Third Committee Member

M. Clayton Wheeler

Abstract

Medication costs in the U.S. are high, and manufacturing and production comprise the largest share of those costs. As the world continues to shift to more sustainable methods of production, there are opportunities to reduce these costs through green synthesis. A large number of pharmaceuticals are derived from a precursor (S-3-hydroxy-gamma-butyrolactone ‘HBL’). Drugs that treat cancer, antivirals, antibacterial drugs, and some cholesterol medications all can be derived from HBL. Currently, HBL is almost exclusively derived from petroleum through an expensive and resource intensive process.
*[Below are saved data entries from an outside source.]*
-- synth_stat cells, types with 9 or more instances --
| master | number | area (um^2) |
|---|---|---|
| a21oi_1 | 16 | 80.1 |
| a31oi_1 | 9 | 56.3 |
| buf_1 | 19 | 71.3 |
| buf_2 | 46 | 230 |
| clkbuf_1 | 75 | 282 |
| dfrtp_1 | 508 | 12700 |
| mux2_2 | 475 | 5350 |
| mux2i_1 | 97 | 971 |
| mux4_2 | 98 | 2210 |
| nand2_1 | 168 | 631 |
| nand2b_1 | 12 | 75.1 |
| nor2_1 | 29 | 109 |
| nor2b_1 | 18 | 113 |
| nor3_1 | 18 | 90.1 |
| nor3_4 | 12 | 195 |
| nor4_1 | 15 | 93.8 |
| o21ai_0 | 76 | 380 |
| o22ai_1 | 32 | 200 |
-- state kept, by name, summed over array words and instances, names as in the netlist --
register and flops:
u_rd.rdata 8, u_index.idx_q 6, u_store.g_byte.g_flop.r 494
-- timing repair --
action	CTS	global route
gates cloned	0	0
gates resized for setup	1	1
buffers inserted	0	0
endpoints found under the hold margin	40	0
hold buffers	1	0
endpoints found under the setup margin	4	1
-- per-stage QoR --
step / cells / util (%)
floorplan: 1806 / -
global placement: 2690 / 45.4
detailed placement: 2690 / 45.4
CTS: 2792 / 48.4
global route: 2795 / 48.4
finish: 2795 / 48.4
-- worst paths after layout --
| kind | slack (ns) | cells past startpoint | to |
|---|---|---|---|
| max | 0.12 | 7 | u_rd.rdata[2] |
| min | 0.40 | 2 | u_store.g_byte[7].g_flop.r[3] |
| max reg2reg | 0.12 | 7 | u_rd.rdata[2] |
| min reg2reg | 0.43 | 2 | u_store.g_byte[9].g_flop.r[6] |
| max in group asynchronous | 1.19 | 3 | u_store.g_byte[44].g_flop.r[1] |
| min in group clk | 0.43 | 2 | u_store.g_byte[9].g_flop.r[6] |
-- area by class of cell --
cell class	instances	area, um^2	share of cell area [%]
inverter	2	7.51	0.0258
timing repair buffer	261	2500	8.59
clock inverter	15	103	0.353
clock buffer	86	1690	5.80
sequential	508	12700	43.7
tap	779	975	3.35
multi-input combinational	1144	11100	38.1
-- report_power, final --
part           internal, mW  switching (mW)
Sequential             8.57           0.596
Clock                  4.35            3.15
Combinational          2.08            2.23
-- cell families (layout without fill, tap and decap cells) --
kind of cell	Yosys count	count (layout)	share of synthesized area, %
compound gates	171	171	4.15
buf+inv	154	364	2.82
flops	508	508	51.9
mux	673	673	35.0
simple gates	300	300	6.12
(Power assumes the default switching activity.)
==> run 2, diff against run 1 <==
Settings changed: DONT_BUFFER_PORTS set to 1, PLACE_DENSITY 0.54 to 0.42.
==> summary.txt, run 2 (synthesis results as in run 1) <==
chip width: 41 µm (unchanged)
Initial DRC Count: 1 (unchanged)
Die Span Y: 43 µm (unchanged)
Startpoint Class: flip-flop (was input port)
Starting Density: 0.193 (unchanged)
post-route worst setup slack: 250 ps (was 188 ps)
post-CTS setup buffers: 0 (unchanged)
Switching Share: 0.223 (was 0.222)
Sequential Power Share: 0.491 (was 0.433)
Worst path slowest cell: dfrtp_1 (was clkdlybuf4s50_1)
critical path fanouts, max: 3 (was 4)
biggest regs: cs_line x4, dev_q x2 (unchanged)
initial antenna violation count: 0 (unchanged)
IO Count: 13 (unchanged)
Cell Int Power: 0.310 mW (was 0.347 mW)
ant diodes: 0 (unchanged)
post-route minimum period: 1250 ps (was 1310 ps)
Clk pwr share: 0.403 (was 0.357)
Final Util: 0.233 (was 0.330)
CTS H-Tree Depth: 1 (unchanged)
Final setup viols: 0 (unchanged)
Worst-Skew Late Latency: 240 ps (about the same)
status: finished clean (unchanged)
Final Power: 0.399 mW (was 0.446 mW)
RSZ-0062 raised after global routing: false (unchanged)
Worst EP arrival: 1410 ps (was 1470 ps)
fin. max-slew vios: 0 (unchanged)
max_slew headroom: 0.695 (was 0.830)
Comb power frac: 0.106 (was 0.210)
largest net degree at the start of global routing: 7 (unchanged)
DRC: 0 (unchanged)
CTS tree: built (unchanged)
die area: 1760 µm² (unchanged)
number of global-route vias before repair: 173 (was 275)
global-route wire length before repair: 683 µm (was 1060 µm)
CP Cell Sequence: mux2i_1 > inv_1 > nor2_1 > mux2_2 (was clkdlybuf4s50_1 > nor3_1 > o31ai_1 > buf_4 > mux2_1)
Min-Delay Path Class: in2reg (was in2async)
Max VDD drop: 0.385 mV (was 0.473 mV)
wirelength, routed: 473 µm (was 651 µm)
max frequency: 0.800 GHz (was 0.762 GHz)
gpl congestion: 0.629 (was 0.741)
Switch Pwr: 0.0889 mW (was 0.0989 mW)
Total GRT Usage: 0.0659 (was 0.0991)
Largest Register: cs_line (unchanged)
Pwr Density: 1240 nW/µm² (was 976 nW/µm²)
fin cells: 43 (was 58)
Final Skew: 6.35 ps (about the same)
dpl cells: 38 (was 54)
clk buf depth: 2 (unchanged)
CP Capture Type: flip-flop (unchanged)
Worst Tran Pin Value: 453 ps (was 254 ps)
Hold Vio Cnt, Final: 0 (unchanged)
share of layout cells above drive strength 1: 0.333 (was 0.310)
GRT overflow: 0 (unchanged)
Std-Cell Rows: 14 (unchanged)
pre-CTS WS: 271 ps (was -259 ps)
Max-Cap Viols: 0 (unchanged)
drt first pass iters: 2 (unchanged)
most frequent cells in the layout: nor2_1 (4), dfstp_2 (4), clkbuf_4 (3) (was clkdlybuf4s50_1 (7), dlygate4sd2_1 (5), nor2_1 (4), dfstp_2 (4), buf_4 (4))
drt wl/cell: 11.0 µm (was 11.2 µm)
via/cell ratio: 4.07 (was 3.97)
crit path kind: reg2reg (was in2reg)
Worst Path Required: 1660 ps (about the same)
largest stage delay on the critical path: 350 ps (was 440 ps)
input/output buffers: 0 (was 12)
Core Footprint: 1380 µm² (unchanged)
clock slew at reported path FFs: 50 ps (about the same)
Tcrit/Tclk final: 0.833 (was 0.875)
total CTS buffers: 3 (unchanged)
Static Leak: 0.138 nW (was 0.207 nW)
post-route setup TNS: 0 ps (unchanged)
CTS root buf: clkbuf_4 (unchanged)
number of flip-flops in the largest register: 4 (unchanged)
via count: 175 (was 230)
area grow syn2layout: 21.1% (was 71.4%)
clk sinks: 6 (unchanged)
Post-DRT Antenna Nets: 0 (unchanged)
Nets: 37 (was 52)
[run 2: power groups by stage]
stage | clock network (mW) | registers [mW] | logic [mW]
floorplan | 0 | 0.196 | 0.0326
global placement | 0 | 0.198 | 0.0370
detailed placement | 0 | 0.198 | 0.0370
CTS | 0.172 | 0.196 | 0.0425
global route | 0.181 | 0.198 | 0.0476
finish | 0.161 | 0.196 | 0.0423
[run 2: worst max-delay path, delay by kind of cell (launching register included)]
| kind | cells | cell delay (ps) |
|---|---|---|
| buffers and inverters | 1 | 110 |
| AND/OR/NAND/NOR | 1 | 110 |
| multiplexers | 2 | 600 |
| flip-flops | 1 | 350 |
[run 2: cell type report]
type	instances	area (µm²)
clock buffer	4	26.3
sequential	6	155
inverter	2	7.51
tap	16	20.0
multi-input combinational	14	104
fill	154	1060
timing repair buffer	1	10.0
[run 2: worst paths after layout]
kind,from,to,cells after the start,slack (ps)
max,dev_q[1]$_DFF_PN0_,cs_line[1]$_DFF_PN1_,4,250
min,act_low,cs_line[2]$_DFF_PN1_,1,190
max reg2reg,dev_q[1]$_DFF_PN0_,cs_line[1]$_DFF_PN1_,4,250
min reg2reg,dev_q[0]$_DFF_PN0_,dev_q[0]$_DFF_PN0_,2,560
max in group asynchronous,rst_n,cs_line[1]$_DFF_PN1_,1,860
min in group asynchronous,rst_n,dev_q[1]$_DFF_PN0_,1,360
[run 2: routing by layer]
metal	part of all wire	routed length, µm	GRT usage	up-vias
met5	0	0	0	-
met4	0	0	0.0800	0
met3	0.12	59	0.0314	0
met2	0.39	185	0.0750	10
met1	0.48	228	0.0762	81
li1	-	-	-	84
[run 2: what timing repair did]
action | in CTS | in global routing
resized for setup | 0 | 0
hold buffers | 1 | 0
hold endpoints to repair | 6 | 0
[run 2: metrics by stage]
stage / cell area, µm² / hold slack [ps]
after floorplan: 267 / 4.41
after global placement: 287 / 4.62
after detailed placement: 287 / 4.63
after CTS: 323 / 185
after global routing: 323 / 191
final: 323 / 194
### src/rtl/timer16_pkg.sv
package timer16_pkg;
  localparam int REG_IDX_W = 3;
  localparam int BUS_DW = 16;
  localparam int RD_W = 32;

  typedef enum logic [REG_IDX_W-1:0] {
    A_CTRL   = 3'd0,
    A_STAT   = 3'd1,
    A_TRIG   = 3'd2,
    A_COUNT  = 3'd3,
    A_RELOAD = 3'd4
  } reg_idx_e;

  typedef enum logic [1:0] {
    SZ_BYTE = 2'd0,
    SZ_HALF = 2'd1,
    SZ_WORD = 2'd2
  } acc_size_e;

  // control bit positions are software visible
  localparam int B_EN      = 0;
  localparam int B_NOUPD   = 1;
  localparam int B_OVFONLY = 2;
  localparam int B_ONESHOT = 3;
  localparam int B_PRELOAD = 7;

  typedef struct packed {
    logic preload;
    logic oneshot;
    logic ovf_only;
    logic no_upd;
    logic en;
  } ctrl_t;
endpackage

### src/rtl/timer16_reload.sv
module timer16_reload #(
  parameter int CNT_W = 16
) (
  input  logic             clk,
  input  logic             rst_n,
  input  logic             wr,
  input  logic [CNT_W-1:0] wdata,
  input  logic             preload,
  input  logic             upd_evt,
  output logic [CNT_W-1:0] active,
  output logic [CNT_W-1:0] buffered
);
  localparam logic [CNT_W-1:0] RST_LIMIT = {CNT_W{1'b1}};

  always_ff @(posedge clk or negedge rst_n) begin
    if (!rst_n) begin
      buffered <= RST_LIMIT;
      active   <= RST_LIMIT;
    end else begin
      if (wr) buffered <= wdata;
      if (wr && !preload) active <= wdata;
      else if (upd_evt)   active <= buffered;
    end
  end

  p_shadow_hold_r6: assert property (@(posedge clk) disable iff (!rst_n)
    (preload && !upd_evt) |=> $stable(active));
  p_direct_load_r5: assert property (@(posedge clk) disable iff (!rst_n)
    (wr && !preload) |=> (active == $past(wdata)));
endmodule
Until recently, ‘green’ efforts to derive HBL from biomass have been plagued with many of the same inefficiencies as with the petroleum processes. The research outlined here takes a different approach. Through a series of two enzyme-catalyzed reactions we are able to synthesize a unique chemical intermediate, trione, from biomass-derived glucose. This trione, through an additional series of base and acid-catalyzed reactions, can then be converted into our target chemical HBL. Having proven the concept, continued research focused on the extraction of the target molecule from the acidic aqueous solution into an organic solvent. This organic solution is subsequently distilled to obtain pure HBL. Economic analysis of this process has been conducted and due to the low-cost feedstock, the enantiomeric selectivity, and the ease of extraction, costs for production at industrial scale are anticipated to be less than fifty percent of what is presently commercially available.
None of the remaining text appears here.